Active Learning

What is Active Learning?

Active learning is an iterative machine learning approach where the model identifies the data points it is least confident about and prioritizes them for human review. Rather than labeling large volumes of data indiscriminately, active learning enables a feedback loop between your deployed model and your annotation workflow, ensuring that every new label contributes the maximum possible improvement to model performance.

When active learning is enabled on an API deployment, each inference request is evaluated using a chosen evaluation strategy. Predictions that fall below a defined confidence threshold are flagged as uncertain and automatically routed back into your Nexus project for review and re-annotation.

Why Active Learning Matters

Training a high-performing computer vision model requires high-quality labeled data. However, labeling is expensive and time-consuming. Active learning addresses this by focusing annotation effort where it matters most:

BenefitDescription
Reduced Labeling CostOnly uncertain or low-confidence predictions are surfaced for review, dramatically reducing the volume of data that requires manual annotation.
Faster Model ImprovementBy targeting the samples the model struggles with, each retraining cycle yields larger accuracy gains compared to random sampling.
Continuous Learning LoopDeployed models continuously feed difficult examples back into the training pipeline, creating a self-improving cycle without manual intervention.
Better Data CoverageActive learning naturally identifies edge cases and underrepresented scenarios in your dataset that would otherwise go unnoticed.

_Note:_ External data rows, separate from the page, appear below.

File: src/rtl/ssa_ntt_seq_if.sv
// ---------------------------------------------------------------------------
// ssa_ntt_seq_if
//   Bundles the operand and result handshakes of ssa_ntt_seq.
//
//   Handshake rule (both channels): a transfer happens on a rising clk edge
//   where valid and ready are both 1. The producer holds its data stable
//   while valid is high and ready is low. The consumer may drive ready
//   without waiting for valid.
//
//   Signals
//     in_valid  : producer offers in_data / is_inv
//     in_ready  : block can accept an operand vector
//     is_inv    : 1 = inverse transform, sampled together with in_data
//     in_data   : N slots of M+1 bits, slot i = [i*(M+1) +: M+1]
//     out_valid : out_data holds a finished transform
//     out_ready : consumer accepts out_data
//     out_data  : N result slots, natural order, each < 2^M+1
//
//   Modports
//     master : operand producer / result consumer side
//     slave  : the transform block
// ---------------------------------------------------------------------------
interface ssa_ntt_seq_if #(
  parameter int LOG2N = 3,
  parameter int M     = 8
);
  localparam int N  = 1 << LOG2N;
  localparam int DW = N * (M + 1);

  logic          in_valid;
  logic          in_ready;
  logic          is_inv;
  logic [DW-1:0] in_data;
  logic          out_valid;
  logic          out_ready;
  logic [DW-1:0] out_data;

  modport master (
    output in_valid, is_inv, in_data, out_ready,
    input  in_ready, out_valid, out_data
  );

  modport slave (
    input  in_valid, is_inv, in_data, out_ready,
    output in_ready, out_valid, out_data
  );
endinterface

File: src/rtl/ssa_ntt_seq.sv
// ---------------------------------------------------------------------------
// ssa_ntt_seq
//   Sequential number-theoretic transform over the ring Z/(2^M+1), as used
//   by Schoenhage-Strassen multiplication. One radix-2 DIT butterfly is
//   computed per clock; twiddle multiplications are pure shifts because
//   every twiddle is a power of two modulo 2^M+1.
//
//   Parameters
//     LOG2N : log2 of the number of points N
//     M     : modulus is P = 2^M+1, each slot is M+1 bits; 2M must be a
//             multiple of N
//
//   Ports
//     clk       : sole clock, rising edge
//     rst_n     : synchronous active-low reset
//     bus       : ssa_ntt_seq_if.slave (operand in / result out handshake)
//     state_dbg : current FSM state (0 IDLE, 1 COMPUTE, 2 SCALE, 3 DONE)
//
//   Optional feature
//     SSA_NTT_INV_EN : when defined, is_inv selects the inverse transform
//                      (negated twiddle exponents plus a final scaling by
//                      N^-1). When undefined, is_inv is ignored and only
//                      the forward transform is built.
//
//   Timing (accepting edge = edge 0)
//     edges 1..N/2*LOG2N : one butterfly each
//     forward            : DONE entered on the last butterfly edge,
//                          out_valid rises one edge later
//     inverse            : one extra edge for the SCALE pass
// ---------------------------------------------------------------------------
module ssa_ntt_seq #(
  parameter int LOG2N = 3,
  parameter int M     = 8
) (
  input  logic            clk,
  input  logic            rst_n,
  ssa_ntt_seq_if.slave    bus,
  output logic [1:0]      state_dbg
);

  localparam int N   = 1 << LOG2N;
  localparam int W   = M + 1;
  localparam int K   = (2 * M) / N;            // exponent step of the N-th root
  localparam int IW  = LOG2N;                  // slot index width
  localparam int KW  = (LOG2N > 1) ? LOG2N - 1 : 1;
  localparam int SW  = $clog2(LOG2N + 1);
  localparam int EW  = $clog2(2 * M + 1);      // twiddle exponent width

  localparam logic [W-1:0]  P      = W'((1 << M) + 1);
  localparam logic [EW-1:0] M_E    = EW'(M);
  localparam logic [KW-1:0] K_LAST = KW'(N / 2 - 1);
  localparam logic [SW-1:0] S_LAST = SW'(LOG2N - 1);
`ifdef SSA_NTT_INV_EN
  localparam logic [EW-1:0] TWO_M  = EW'(2 * M);
  // N^-1 mod P = 2^(2M-LOG2N) because 2^(2M) = 1 mod P
  localparam logic [EW-1:0] SC_E   = EW'(2 * M - LOG2N);
`endif

  typedef enum logic [1:0] {
    ST_IDLE    = 2'd0,
    ST_COMPUTE = 2'd1,
    ST_SCALE   = 2'd2,
    ST_DONE    = 2'd3
  } state_t;

  // -------------------------------------------------------------------------
  // Modular helpers; all operands are already in [0, P-1]
  // -------------------------------------------------------------------------
  function automatic logic [W-1:0] mod_add(input logic [W-1:0] a,
                                           input logic [W-1:0] b);
    logic [W:0] s;
    s = {1'b0, a} + {1'b0, b};
    if (s >= {1'b0, P}) s = s - {1'b0, P};
    return s[W-1:0];
  endfunction

  function automatic logic [W-1:0] mod_sub(input logic [W-1:0] a,
                                           input logic [W-1:0] b);
    if (a >= b) return a - b;
    return W'({1'b0, a} + {1'b0, P} - {1'b0, b});
  endfunction

  function automatic logic [W-1:0] mod_neg(input logic [W-1:0] a);
    if (a == '0) return '0;
    return P - a;
  endfunction

  // Raw input slots may exceed P-1; one subtraction suffices for M+1 bits.
  function automatic logic [W-1:0] reduce(input logic [W-1:0] a);
    if (a >= P) return a - P;
    return a;
  endfunction

  // 2^e * b mod P for e in [0, 2M). The shifted value is split at bit M:
  // since 2^M = -1 mod P, the result is low - high. For e >= M the factor
  // 2^M is pulled out as a negation.
  function automatic logic [W-1:0] mod_pow2(input logic [W-1:0]  b,
                                            input logic [EW-1:0] e);
    logic [EW-1:0]  sh;
    logic [2*M:0]   v;
    logic [W-1:0]   r;
    sh = (e >= M_E) ? e - M_E : e;
    v  = {{M{1'b0}}, b} << sh;
    r  = mod_sub({1'b0, v[M-1:0]}, v[2*M:M]);
    if (e >= M_E) r = mod_neg(r);
    return r;
  endfunction

  function automatic logic [IW-1:0] bitrev(input logic [IW-1:0] i);
    logic [IW-1:0] r;
    for (int b = 0; b < IW; b++) r[b] = i[IW-1-b];
    return r;
  endfunction

  // -------------------------------------------------------------------------
  // State
  // -------------------------------------------------------------------------
  state_t         state_q, state_d;
  logic [W-1:0]   slot_q [N];
  logic [W-1:0]   slot_d [N];
  logic [SW-1:0]  stage_q, stage_d;            // stage s-1
  logic [KW-1:0]  k_q, k_d;                    // butterfly index in stage
  logic           out_valid_q, out_valid_d;
`ifdef SSA_NTT_INV_EN
  logic           inv_q, inv_d;
`endif

  // Butterfly addressing and twiddle
  logic [IW-1:0]  hh, jj, top_i, bot_i;
  logic [EW-1:0]  e_fwd, e_use;
  logic [W-1:0]   bf_a, bf_t;
  logic           last_bf;

  // -------------------------------------------------------------------------
  // Butterfly addressing: k = group*h + j, top = group*2h + j, bot = top + h
  // -------------------------------------------------------------------------
  always_comb begin
    hh    = IW'(1) << stage_q;
    jj    = IW'(k_q) & (hh - IW'(1));
    top_i = ((IW'(k_q) >> stage_q) << (stage_q + SW'(1))) | jj;
    bot_i = top_i | hh;
    // e = j * (N/2h) * (2M/N); j < h keeps this below M, so no mod 2M
    // reduction is ever needed on the forward exponent.
    e_fwd = EW'((32'(jj) << (LOG2N - 1 - 32'(stage_q))) * K);
`ifdef SSA_NTT_INV_EN
    e_use = (inv_q && e_fwd != '0) ? TWO_M - e_fwd : e_fwd;
`else
    e_use = e_fwd;
`endif
    bf_a    = slot_q[top_i];
    bf_t    = mod_pow2(slot_q[bot_i], e_use);
    last_bf = (stage_q == S_LAST) && (k_q == K_LAST);
  end

  // -------------------------------------------------------------------------
  // FSM: state register
  // -------------------------------------------------------------------------
  always_ff @(posedge clk) begin
    if (!rst_n) state_q <= ST_IDLE;
    else        state_q <= state_d;
  end

  // -------------------------------------------------------------------------
  // FSM: next state
  // -------------------------------------------------------------------------
  always_comb begin
    state_d = state_q;
    case (state_q)
      ST_IDLE:    if (bus.in_valid) state_d = ST_COMPUTE;
      ST_COMPUTE: if (last_bf) begin
`ifdef SSA_NTT_INV_EN
        state_d = inv_q ? ST_SCALE : ST_DONE;
`else
        state_d = ST_DONE;
`endif
      end
`ifdef SSA_NTT_INV_EN
      ST_SCALE:   state_d = ST_DONE;
`endif
      ST_DONE:    if (out_valid_q && bus.out_ready) state_d = ST_IDLE;
      default:    state_d = ST_IDLE;
    endcase
  end

  // -------------------------------------------------------------------------
  // FSM: outputs
  // -------------------------------------------------------------------------
  always_comb begin
    bus.in_ready  = (state_q == ST_IDLE);
    bus.out_valid = out_valid_q;
    state_dbg     = state_q;
    bus.out_data  = '0;
    for (int i = 0; i < N; i++) bus.out_data[i*W +: W] = slot_q[i];
  end

  // -------------------------------------------------------------------------
  // Datapath next values
  // -------------------------------------------------------------------------
  always_comb begin
    for (int i = 0; i < N; i++) slot_d[i] = slot_q[i];
    stage_d = stage_q;
    k_d     = k_q;
    // out_valid follows DONE by one edge and drops on the accepting edge.
    out_valid_d = (state_q == ST_DONE) && !(out_valid_q && bus.out_ready);
`ifdef SSA_NTT_INV_EN
    inv_d = inv_q;
`endif
    case (state_q)
      ST_IDLE: begin
        if (bus.in_valid) begin
          // Bit-reversed load makes the DIT result come out in natural order.
          for (int i = 0; i < N; i++)
            slot_d[bitrev(IW'(i))] = reduce(bus.in_data[i*W +: W]);
`ifdef SSA_NTT_INV_EN
          inv_d = bus.is_inv;
`endif
        end
      end
      ST_COMPUTE: begin
        slot_d[top_i] = mod_add(bf_a, bf_t);
        slot_d[bot_i] = mod_sub(bf_a, bf_t);
        if (k_q == K_LAST) begin
          k_d     = '0;
          stage_d = last_bf ? '0 : stage_q + SW'(1);
        end else begin
          k_d = k_q + KW'(1);
        end
      end
`ifdef SSA_NTT_INV_EN
      ST_SCALE: begin
        for (int i = 0; i < N; i++) slot_d[i] = mod_pow2(slot_q[i], SC_E);
      end
`endif
      default: ;
    endcase
  end

  // -------------------------------------------------------------------------
  // Datapath registers
  // -------------------------------------------------------------------------
  always_ff @(posedge clk) begin
    if (!rst_n) begin
      for (int i = 0; i < N; i++) slot_q[i] <= '0;
      stage_q     <= '0;
      k_q         <= '0;
      out_valid_q <= 1'b0;
`ifdef SSA_NTT_INV_EN
      inv_q       <= 1'b0;
`endif
    end else begin
      for (int i = 0; i < N; i++) slot_q[i] <= slot_d[i];
      stage_q     <= stage_d;
      k_q         <= k_d;
      out_valid_q <= out_valid_d;
`ifdef SSA_NTT_INV_EN
      inv_q       <= inv_d;
`endif
    end
  end

endmodule

File: src/flat_wrapper.sv
// flat-port wrapper written by rule: the top's interface ports become plain ports
module ssa_ntt_seq_flat 
#(
  parameter int LOG2N = 3,
  parameter int M     = 8
)
  (clk, rst_n, state_dbg, bus_in_valid, bus_is_inv, bus_in_data, bus_out_ready, bus_in_ready, bus_out_valid, bus_out_data);
  ssa_ntt_seq_if #(.LOG2N(LOG2N), .M(M)) bus_i ();
  input  logic clk;
  input  logic rst_n;
  output logic [1:0] state_dbg;
  input wire logic [$bits(bus_i.in_valid)-1:0] bus_in_valid;
  input wire logic [$bits(bus_i.is_inv)-1:0] bus_is_inv;
  input wire logic [$bits(bus_i.in_data)-1:0] bus_in_data;
  input wire logic [$bits(bus_i.out_ready)-1:0] bus_out_ready;
  output wire logic [$bits(bus_i.in_ready)-1:0] bus_in_ready;
  output wire logic [$bits(bus_i.out_valid)-1:0] bus_out_valid;
  output wire logic [$bits(bus_i.out_data)-1:0] bus_out_data;
  assign bus_i.in_valid = bus_in_valid;
  assign bus_i.is_inv = bus_is_inv;
  assign bus_i.in_data = bus_in_data;
  assign bus_i.out_ready = bus_out_ready;
  assign bus_in_ready = bus_i.in_ready;
  assign bus_out_valid = bus_i.out_valid;
  assign bus_out_data = bus_i.out_data;
  ssa_ntt_seq #(.LOG2N(LOG2N), .M(M)) u_core (.clk(clk), .rst_n(rst_n), .bus(bus_i), .state_dbg(state_dbg));
endmodule
File: config.mk
export PLATFORM = sky130hd
export DESIGN_NAME = ssa_ntt_seq_flat
export DESIGN_NICKNAME = d
export VERILOG_FILES = /design/src/rtl/ssa_ntt_seq_if.sv /design/src/rtl/ssa_ntt_seq.sv /design/src/flat_wrapper.sv
export SDC_FILE = /design/constraint.sdc
export NUM_CORES = 1
export LEC_CHECK = 0
export CELL_PAD_IN_SITES_DETAIL_PLACEMENT = 0
export CELL_PAD_IN_SITES_GLOBAL_PLACEMENT = 1
export CORE_MARGIN = 2
export CORE_UTILIZATION = 41
export CTS_CLUSTER_DIAMETER = 50
export DETAILED_ROUTE_END_ITERATION = 8
export PLACE_DENSITY_LB_ADDON = 0.1
export RECOVER_POWER = 50
export SLEW_MARGIN = 20
export SYNTH_ARGS = -nofsm -noshare
export SYNTH_HDL_FRONTEND = slang
export SYNTH_SLANG_ARGS = --single-unit
File: constraint.sdc
create_clock -name clk -period 9.6 [get_ports clk]
set_input_delay 1.44 -clock clk [delete_from_list [all_inputs] [get_ports clk]]
set_output_delay 1.44 -clock clk [all_outputs]
set_load 0.05 [all_outputs]
After elaboration in Yosys (flattened, before gate mapping)
Memory sizes are Yosys's and may differ from the RTL's.
Cells that the tools add are included.
{"block": "op_classes", "addsub": 22, "order_cmp": 16, "eq_ne": 7, "shift": 5, "mux": 80, "bitwise_logic": 13, "reduce_logical": 10}
{"cell": "$mux 9", "n": 36}
{"cell": "$bwmux 72", "n": 2}
{"cell": "$pmux 72 s2", "n": 1}
{"cell": "$sub 9x9->9 const B", "n": 9}
{"cell": "$ge 9x9->1 const B", "n": 8}
{"cell": "$mux 72", "n": 1}
{"cell": "$demux 9 s3", "n": 2}
{"cell": "$shl 3x32->4", "n": 1}
{"cell": "$mux 1", "n": 31}
{"cell": "$sub 9x9->9", "n": 3}
{"cell": "$shl 9x5->17", "n": 1}
{"cell": "$add 9x9->10", "n": 1}
{"cell": "$ge 10x9->1 const B", "n": 1}
{"cell": "$mux 2", "n": 5}
{"cell": "$add 8x9->9 const B", "n": 1}
{"cell": "$add 9x9->9 const B", "n": 1}
{"cell": "$ge 8x9->1", "n": 1}
{"cell": "$ge 9x9->1", "n": 1}
{"cell": "$logic_not 9->1", "n": 1}
{"cell": "$sub 8x9->9", "n": 1}
{"cell": "$sub 9x9->9 const A", "n": 1}
{"cell": "$ge 4x4->1 const B", "n": 2}
{"cell": "$lt 4x1->1 const B", "n": 2}
{"cell": "$not 3->4", "n": 2}
{"cell": "22 further kinds", "n": 38}
{"block": "word_totals", "regBits": 7, "ramBits": 72, "in_bits": 77, "output_inout_bits": 76, "elab_cells": 158, "mem_count": 1}
{"name": "u_core.slot_q", "words": 8, "width": 9, "read_ports": 10, "rd_clocked_by_memory_dff": 0, "wr": 8, "line": "ssa_ntt_seq.sv:119", "source": "logic [W-1:0] slot_q [N];"}

Logic depth before layout (Yosys ltp)
Gate-level depths: netlist of run 1.
{"block": "logic_depth", "ltp_word": 23, "mapped_depth": 45, "ltp_nobuf": 40}

Least setup slack after synthesis of run 1
No wires, ideal clock.
{"block": "synth_path", "kind": "register to register", "from": "reg u_core.stage_q[0]", "to": "mem u_core.slot_q[2][7] in the netlist's numbering", "setup_time_ns": 0.087, "arrival_time_ns": 8.612, "required_time_ns": 9.513, "setup_slack_ns": 0.901, "path_stages_with_launch": 41, "n_path_buf": 5, "synth_period_minus_slack_ns": 8.699, "path_cell_list": "dfxtp_1 buf_4 inv_1 ha_1 buf_2 nor4b_4 nor3_1 clkbuf_1 clkbuf_1 nand2_1 nand3_1 o21ai_0 a21oi_1 mux2i_1 o22a_1 ha_1 and2_1 nand4_1 [... 5 more ...] nor2_1 a21oi_1 ha_1 nand3b_1 a21oi_1 a41oi_1 nand4_1 o211a_1 ha_1 nor2_1 a211o_1 nor3b_1 nor4b_2 a22oi_2 nor4b_1 xor2_1 a21oi_1 o31ai_1"}
{"item": "start: declaration", "line": "ssa_ntt_seq.sv:121", "source": "logic [SW-1:0] stage_q, stage_d;"}
{"item": "start signal: assignment", "line": "ssa_ntt_seq.sv:252", "source": "stage_q <= stage_d;"}
{"item": "end: declaration", "line": "ssa_ntt_seq.sv:119"}

==> run summary, run 1 <==
run status: completed
f_max: 0.1108 GHz
slowest cell on the critical path: nor4b_4
Max-Cap Viols: 0
final hold viol count: 0
Tot GR Track Use: 30.94%
antenna cell count: 0
Seq/Total Area, Yosys: 16.15%
DR vias: 11310
Cell Rows: 56
TritonRoute pass-1 iters: 5
Setup Skew: 0.008250 ns
root buffer cell: clkbuf_16
final setup vio count: 0
proportion of layout cells with a drive suffix above 1: 8.905%
hold path startpoint: u_core.bus.out_valid
Routed Antenna Nets: 0
DRC: 0
I/O Buffers: 151
Area Growth Syn to Fin: 26.57%
worst r2r src: u_core.stage_q[1]
# IOs: 153
ranking of synthesized cells by area: dfxtp_1 16%, ha_1 8.7%, nand2_1 5.0%, nor2_1 4.7%, xnor2_1 4.6%
worst path arrival time: 9.27 ns
Slew Limit Headroom: 27.92%
clk_lat worst skew: 0.36 ns
crit share post-route: 94.04%
CP Capture Type: flop
Detailed Route Iter0 Violations: 924
Worst setup startpoint: u_core.stage_q[1]
clock-pin slew on the worst setup and hold paths: 0.06 ns
Die ar.: 25140 µm²
Post-synth EDFFs: 0
# hold bufs at CTS: 0
peak fanout along the critical path: 25
Synth Instances: 1342
Sum Neg Setup Slack: 0 ns
area share of the largest cell type after synthesis: 16.15%
Worst Tran Pin Value: 1.076 ns
CTS tree: done
GRT overflow: 0
Post-Syn Nets: 1503
core area: 23470 µm²
die extent in x: 158.6 µm
Die Ht: 158.6 µm
vias in the first global route: 10480
detailed placement HPWL: 29.96 mm
synth unique cells: 84
initial antenna violation count: 0
Crit Path Class: flop to flop
final WL: 39.53 mm
first-pass GRT wire length: 59.54 mm
Max clock buf depth: 2
Initial Util: 41.72%
flops & latches, synth: 79
drt wl/cell: 21.54 µm
Slew Viols, Final: 0
fin nets: 1672
CTS sink count: 79
warnings from Yosys: 0
fin crit period: 9.028 ns
Largest stage delay, worst path: 0.48 ns
Post-Syn Area: 9793 µm²
top_reg_cell synth: dfxtp_1
total CTS buffers: 9
Synth top cells by count: 130 x nand2_1, 123 x nor2_1, 84 x a21oi_1
Synth Area per Inst: 7.297 µm²
RD Place Congestion: 0.9736
Async SR Flop Fraction: 0%
CP required: 9.84 ns
top-count cell post-synth: nand2_1
Synth area leader: dfxtp_1
Via density: 6.161
Hold Crit Class: flop to flop
pin count of the biggest net entering global routing: 84
critical path startpoint category: flop
H-tree Lvls: 3
most used cell along the critical path: ha_1
[critical path: cells and delay by family, from the launching register on]
kind                       cells  cell delay, ns
and+or+nand+nor               13            2.96
xor gates and xnor gates       2            0.32
muxes                          1            0.23
AOI/OAI and AO/OA              9            2.13
buffers and inverters          6            0.84
DFF                            1            0.44
adders and majority gates      7            1.97
[path summary, 6_finish.rpt]
path	to	slack, ns	cells after the start
worst max register to register	u_core.slot_q[3][5]	0.57	38
worst min-delay path	u_core.bus.out_valid	0.47	1
worst min register to register	u_core.bus.out_valid	0.47	1
worst max-delay path	u_core.slot_q[3][5]	0.57	38
[metrics by stage]
stage	hold slack [ns]	cells	instance area (µm²)	setup slack [ns]	utilization, %
floorplan	0.5164	1342	9793	0.9014	-
global placement	0.4451	1810	11950	0.3289	50.90
detailed placement	0.4518	1810	11960	0.1846	50.93
CTS	0.4667	1826	12250	0.1333	52.21
global route	0.5075	1835	12400	-0.008769	52.81
finish	0.4657	1835	12400	0.5724	52.81
[area by class of cell]
cell class	count	area, µm²
inverter	80	300.3
multi-input combinational	1119	7750
timing repair buffer	222	2064
clock inverter	5	56.30
clock buffer	11	242.7
fill	2379	11080
tap	319	399.1
sequential	79	1583
[cell usage in the layout (no fill, tap or decap), types with 46 or more instances in the layout]
cell	instances
nand2_1	129
nor2_1	123
a21oi_1	81
clkdlybuf4s50_1	80
inv_1	79
dfxtp_1	78
nand3_1	74
dlygate4sd3_1	70
buf_4	69
ha_1	67
nor3_1	52
xnor2_1	51
xor2_1	46
[repair_timing]
| item | 4_1_cts | 5_1_grt |
|---|---|---|
| setup buffers | 0 | 8 |
| setup endpoints to repair | 0 | 72 |
| resized for setup | 0 | 14 |
[routing by layer]
metal / vias up / global-route usage (%) / part of all wire [%]
li1: 5383 / - / -
met1: 5400 / 40.57 / 43
met2: 449 / 51.29 / 47
met3: 74 / 5.906 / 7.2
met4: 0 / 9.610 / 2.7
met5: - / 0 / 0
[registers in the layout (all words and copies together) (netlist names)]
signal,cells
u_core.bus.out_valid,1
u_core.k_q,2
u_core.slot_q,72
u_core.state_dbg,2
u_core.stage_q,2
[kinds of logic (layout without fill, tap and decap cells)]
kind of cell / count (synthesis) / count (layout) / share of synthesized area, %
muxes: 18 / 18 / 1.840
and+or+nand+nor: 496 / 497 / 24.56
xor gates and xnor gates: 98 / 98 / 8.765
DFF: 79 / 79 / 16.15
AOI/OAI and AO/OA: 422 / 422 / 30.97
buffers and inverters: 145 / 318 / 5.762
adders and majority gates: 84 / 84 / 11.96
Power of run 1 is left out: the tool's default activity adds up to more than one toggle a clock period on the data nets, which glitch-free logic cannot reach.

How Active Learning Works on Nexus

The active learning pipeline on Nexus operates through the following steps:

  1. Deploy your model as an API: Follow the steps in Deploying Your Trained Model as an API to create an API deployment from your trained artifact.
  2. Configure evaluation settings: During deployment, set the Evaluation Strategy, Evaluation Threshold, and Upload Group (see Configuration Options below).
  3. Run inference: Send prediction requests to your deployed API as described in Using and Managing Your Deployed API.
  4. Automatic evaluation: Each prediction is scored using the selected evaluation strategy. Predictions with scores below the threshold are flagged as uncertain.
  5. Route to annotation: Flagged assets are automatically uploaded to the designated Upload Group in your Nexus project, ready for review and re-annotation.
  6. Retrain and redeploy: Once the newly annotated data is added to your dataset, retrain your model and redeploy to continue the improvement cycle.

Configuration Options

Active learning is configured during the API deployment creation process. The relevant options are:

OptionDescription
Evaluation StrategyThe metric used to assess prediction uncertainty. Currently defaults to entropy score, which measures the disorder or uncertainty in the output probability distribution. Higher entropy indicates lower confidence.
Evaluation ThresholdA numeric threshold that determines when a prediction is considered uncertain. Predictions with scores below this threshold are flagged for review. A higher threshold flags more samples; a lower threshold only captures the most uncertain ones.
Upload GroupsThe asset group within your Nexus project where flagged assets are automatically uploaded. Assigning a dedicated group helps organize and track active learning samples separately from your primary dataset.
📘

Choosing a Threshold

Start with a moderate threshold and adjust based on the volume of flagged samples and your annotation capacity. If too many samples are being flagged, lower the threshold. If model improvement plateaus, raise it to capture more edge cases.

Best Practices

  • Start early: Enable active learning from your first deployment to begin capturing difficult samples immediately.
  • Use dedicated upload groups: Keep active learning samples separate so you can track their impact on retraining.
  • Review flagged samples regularly: The value of active learning depends on timely annotation of the surfaced data.
  • Monitor model metrics across cycles: Track precision, recall, and mAP across retraining iterations to measure the impact of active learning on your model.
  • Adjust thresholds over time: As your model improves, you may need to lower the threshold to continue surfacing meaningful samples.